> _TASK_
All entries below must be given again word for word.

THE DATA below:

<file path="src/rtl/apb3_cmd_master.sv">
// Turns a valid/ready command stream into single APB3 transfers and returns
// read data plus error/timeout status on a valid/ready response stream.
module apb3_cmd_master #(
  parameter int APB_ADDR_WIDTH_P   = 16,
  parameter int APB_DATA_WIDTH_P   = 32,
  parameter int APB_NR_OF_SLAVES_P = 4,
  parameter int TIMEOUT_P          = 16,
  localparam int SW = (APB_NR_OF_SLAVES_P > 1) ? $clog2(APB_NR_OF_SLAVES_P) : 1
) (
  input  logic                                         clk,
  input  logic                                         rst_n,
  input  logic                                         cmd_valid,
  output logic                                         cmd_ready,
  input  logic                                         cmd_op,
  input  logic [SW-1:0]                                cmd_sel,
  input  logic [APB_ADDR_WIDTH_P-1:0]                  cmd_addr,
  input  logic [APB_DATA_WIDTH_P-1:0]                  cmd_wdata,
  output logic                                         rsp_valid,
  input  logic                                         rsp_ready,
  output logic [APB_DATA_WIDTH_P-1:0]                  rsp_rdata,
  output logic                                         rsp_slverr,
  output logic                                         rsp_timeout,
  output logic [APB_NR_OF_SLAVES_P-1:0]                psel,
  output logic                                         penable,
  output logic                                         pwrite,
  output logic [APB_ADDR_WIDTH_P-1:0]                  paddr,
  output logic [APB_DATA_WIDTH_P-1:0]                  pwdata,
  input  logic [APB_NR_OF_SLAVES_P*APB_DATA_WIDTH_P-1:0] prdata,
  input  logic [APB_NR_OF_SLAVES_P-1:0]                pready,
  input  logic [APB_NR_OF_SLAVES_P-1:0]                pslverr
);

  localparam int CW = (TIMEOUT_P > 0) ? $clog2(TIMEOUT_P + 1) : 1;
  localparam logic [CW-1:0] TMO_LAST = CW'((TIMEOUT_P > 0) ? TIMEOUT_P - 1 : 0);

  // Handshakes: a beat transfers on a rising edge where valid && ready;
  // cmd_ready depends only on state, rsp fields are held while rsp_valid && !rsp_ready.
  typedef enum logic [1:0] {IDLE, SETUP, ACCESS, RESP} state_t;
  state_t state, state_nxt;

  logic                          op_q;
  logic [SW-1:0]                 sel_q;
  logic [APB_ADDR_WIDTH_P-1:0]   addr_q;
  logic [APB_DATA_WIDTH_P-1:0]   wdata_q;
  logic [APB_DATA_WIDTH_P-1:0]   rdata_q;
  logic                          slverr_q;
  logic                          timeout_q;
  logic [CW-1:0]                 tmo_cnt;

  logic [APB_NR_OF_SLAVES_P-1:0] sel_hot;
  logic                          pready_s;
  logic                          pslverr_s;
  logic [APB_DATA_WIDTH_P-1:0]   prdata_s;
  logic                          decode_ok;
  logic                          tmo_hit;

  assign decode_ok = (int'(cmd_sel) < APB_NR_OF_SLAVES_P);

  // Only the addressed completer's handshake and data are observed.
  always_comb begin
    sel_hot  = '0;
    prdata_s = '0;
    for (int i = 0; i < APB_NR_OF_SLAVES_P; i++) begin
      sel_hot[i] = (sel_q == SW'(i));
      if (sel_hot[i]) prdata_s = prdata[i*APB_DATA_WIDTH_P +: APB_DATA_WIDTH_P];
    end
    pready_s  = |(pready & sel_hot);
    pslverr_s = |(pslverr & sel_hot);
  end

  assign tmo_hit = (TIMEOUT_P > 0) && (tmo_cnt == TMO_LAST) && !pready_s;

  always_ff @(posedge clk or negedge rst_n) begin
    if (!rst_n) state <= IDLE;
    else        state <= state_nxt;
  end

  always_comb begin
    state_nxt = state;
    case (state)
      IDLE:    if (cmd_valid) state_nxt = decode_ok ? SETUP : RESP;
      SETUP:   state_nxt = ACCESS;
      ACCESS:  if (pready_s || tmo_hit) state_nxt = RESP;
      RESP:    if (rsp_ready) state_nxt = IDLE;
      default: state_nxt = IDLE;
    endcase
  end

  always_comb begin
    cmd_ready = (state == IDLE);
    rsp_valid = (state == RESP);
    penable   = (state == ACCESS);
    psel      = (state == SETUP || state == ACCESS) ? sel_hot : '0;
  end

  assign pwrite      = op_q;
  assign paddr       = addr_q;
  assign pwdata      = wdata_q;
  assign rsp_rdata   = rdata_q;
  assign rsp_slverr  = slverr_q;
  assign rsp_timeout = timeout_q;

  always_ff @(posedge clk or negedge rst_n) begin
    if (!rst_n) begin
      op_q      <= 1'b0;
      sel_q     <= '0;
      addr_q    <= '0;
      wdata_q   <= '0;
      rdata_q   <= '0;
      slverr_q  <= 1'b0;
      timeout_q <= 1'b0;
      tmo_cnt   <= '0;
    end else begin
      case (state)
        IDLE: begin
          if (cmd_valid) begin
            sel_q <= cmd_sel;
            // A decode error leaves the bus fields untouched: no bus activity.
            if (decode_ok) begin
              op_q    <= cmd_op;
              addr_q  <= cmd_addr;
              wdata_q <= cmd_wdata;
            end else begin
              rdata_q   <= '0;
              slverr_q  <= 1'b1;
              timeout_q <= 1'b0;
            end
          end
        end
        ACCESS: begin
          if (pready_s) begin
            slverr_q  <= pslverr_s;
            rdata_q   <= (!op_q && !pslverr_s) ? prdata_s : '0;
            timeout_q <= 1'b0;
          end else if (tmo_hit) begin
            rdata_q   <= '0;
            slverr_q  <= 1'b1;
            timeout_q <= 1'b1;
          end else if (TIMEOUT_P > 0) begin
            tmo_cnt <= tmo_cnt + CW'(1);
          end
        end
        RESP: if (rsp_ready) tmo_cnt <= '0;
        default: ;
      endcase
    end
  end

endmodule

</file>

End of THE DATA.

> _ANSWER FOR THIS EXERCISE_
<file path="src/rtl/apb3_cmd_master.sv">
// Turns a valid/ready command stream into single APB3 transfers and returns
// read data plus error/timeout status on a valid/ready response stream.
module apb3_cmd_master #(
  parameter int APB_ADDR_WIDTH_P   = 16,
  parameter int APB_DATA_WIDTH_P   = 32,
  parameter int APB_NR_OF_SLAVES_P = 4,
  parameter int TIMEOUT_P          = 16,
  localparam int SW = (APB_NR_OF_SLAVES_P > 1) ? $clog2(APB_NR_OF_SLAVES_P) : 1
) (
  input  logic                                         clk,
  input  logic                                         rst_n,
  input  logic                                         cmd_valid,
  output logic                                         cmd_ready,
  input  logic                                         cmd_op,
  input  logic [SW-1:0]                                cmd_sel,
  input  logic [APB_ADDR_WIDTH_P-1:0]                  cmd_addr,
  input  logic [APB_DATA_WIDTH_P-1:0]                  cmd_wdata,
  output logic                                         rsp_valid,
  input  logic                                         rsp_ready,
  output logic [APB_DATA_WIDTH_P-1:0]                  rsp_rdata,
  output logic                                         rsp_slverr,
  output logic                                         rsp_timeout,
  output logic [APB_NR_OF_SLAVES_P-1:0]                psel,
  output logic                                         penable,
  output logic                                         pwrite,
  output logic [APB_ADDR_WIDTH_P-1:0]                  paddr,
  output logic [APB_DATA_WIDTH_P-1:0]                  pwdata,
  input  logic [APB_NR_OF_SLAVES_P*APB_DATA_WIDTH_P-1:0] prdata,
  input  logic [APB_NR_OF_SLAVES_P-1:0]                pready,
  input  logic [APB_NR_OF_SLAVES_P-1:0]                pslverr
);

  localparam int CW = (TIMEOUT_P > 0) ? $clog2(TIMEOUT_P + 1) : 1;
  localparam logic [CW-1:0] TMO_LAST = CW'((TIMEOUT_P > 0) ? TIMEOUT_P - 1 : 0);

  // Handshakes: a beat transfers on a rising edge where valid && ready;
  // cmd_ready depends only on state, rsp fields are held while rsp_valid && !rsp_ready.
  typedef enum logic [1:0] {IDLE, SETUP, ACCESS, RESP} state_t;
  state_t state, state_nxt;

  logic                          op_q;
  logic [SW-1:0]                 sel_q;
  logic [APB_ADDR_WIDTH_P-1:0]   addr_q;
  logic [APB_DATA_WIDTH_P-1:0]   wdata_q;
  logic [APB_DATA_WIDTH_P-1:0]   rdata_q;
  logic                          slverr_q;
  logic                          timeout_q;
  logic [CW-1:0]                 tmo_cnt;

  logic [APB_NR_OF_SLAVES_P-1:0] sel_hot;
  logic                          pready_s;
  logic                          pslverr_s;
  logic [APB_DATA_WIDTH_P-1:0]   prdata_s;
  logic                          decode_ok;
  logic                          tmo_hit;

  assign decode_ok = (int'(cmd_sel) < APB_NR_OF_SLAVES_P);

  // Only the addressed completer's handshake and data are observed.
  always_comb begin
    sel_hot  = '0;
    prdata_s = '0;
    for (int i = 0; i < APB_NR_OF_SLAVES_P; i++) begin
      sel_hot[i] = (sel_q == SW'(i));
      if (sel_hot[i]) prdata_s = prdata[i*APB_DATA_WIDTH_P +: APB_DATA_WIDTH_P];
    end
    pready_s  = |(pready & sel_hot);
    pslverr_s = |(pslverr & sel_hot);
  end

  assign tmo_hit = (TIMEOUT_P > 0) && (tmo_cnt == TMO_LAST) && !pready_s;

  always_ff @(posedge clk or negedge rst_n) begin
    if (!rst_n) state <= IDLE;
    else        state <= state_nxt;
  end

  always_comb begin
    state_nxt = state;
    case (state)
      IDLE:    if (cmd_valid) state_nxt = decode_ok ? SETUP : RESP;
      SETUP:   state_nxt = ACCESS;
      ACCESS:  if (pready_s || tmo_hit) state_nxt = RESP;
      RESP:    if (rsp_ready) state_nxt = IDLE;
      default: state_nxt = IDLE;
    endcase
  end

  always_comb begin
    cmd_ready = (state == IDLE);
    rsp_valid = (state == RESP);
    penable   = (state == ACCESS);
    psel      = (state == SETUP || state == ACCESS) ? sel_hot : '0;
  end

  assign pwrite      = op_q;
  assign paddr       = addr_q;
  assign pwdata      = wdata_q;
  assign rsp_rdata   = rdata_q;
  assign rsp_slverr  = slverr_q;
  assign rsp_timeout = timeout_q;

  always_ff @(posedge clk or negedge rst_n) begin
    if (!rst_n) begin
      op_q      <= 1'b0;
      sel_q     <= '0;
      addr_q    <= '0;
      wdata_q   <= '0;
      rdata_q   <= '0;
      slverr_q  <= 1'b0;
      timeout_q <= 1'b0;
      tmo_cnt   <= '0;
    end else begin
      case (state)
        IDLE: begin
          if (cmd_valid) begin
            sel_q <= cmd_sel;
            // A decode error leaves the bus fields untouched: no bus activity.
            if (decode_ok) begin
              op_q    <= cmd_op;
              addr_q  <= cmd_addr;
              wdata_q <= cmd_wdata;
            end else begin
              rdata_q   <= '0;
              slverr_q  <= 1'b1;
              timeout_q <= 1'b0;
            end
          end
        end
        ACCESS: begin
          if (pready_s) begin
            slverr_q  <= pslverr_s;
            rdata_q   <= (!op_q && !pslverr_s) ? prdata_s : '0;
            timeout_q <= 1'b0;
          end else if (tmo_hit) begin
            rdata_q   <= '0;
            slverr_q  <= 1'b1;
            timeout_q <= 1'b1;
          end else if (TIMEOUT_P > 0) begin
            tmo_cnt <= tmo_cnt + CW'(1);
          end
        end
        RESP: if (rsp_ready) tmo_cnt <= '0;
        default: ;
      endcase
    end
  end

endmodule

</file>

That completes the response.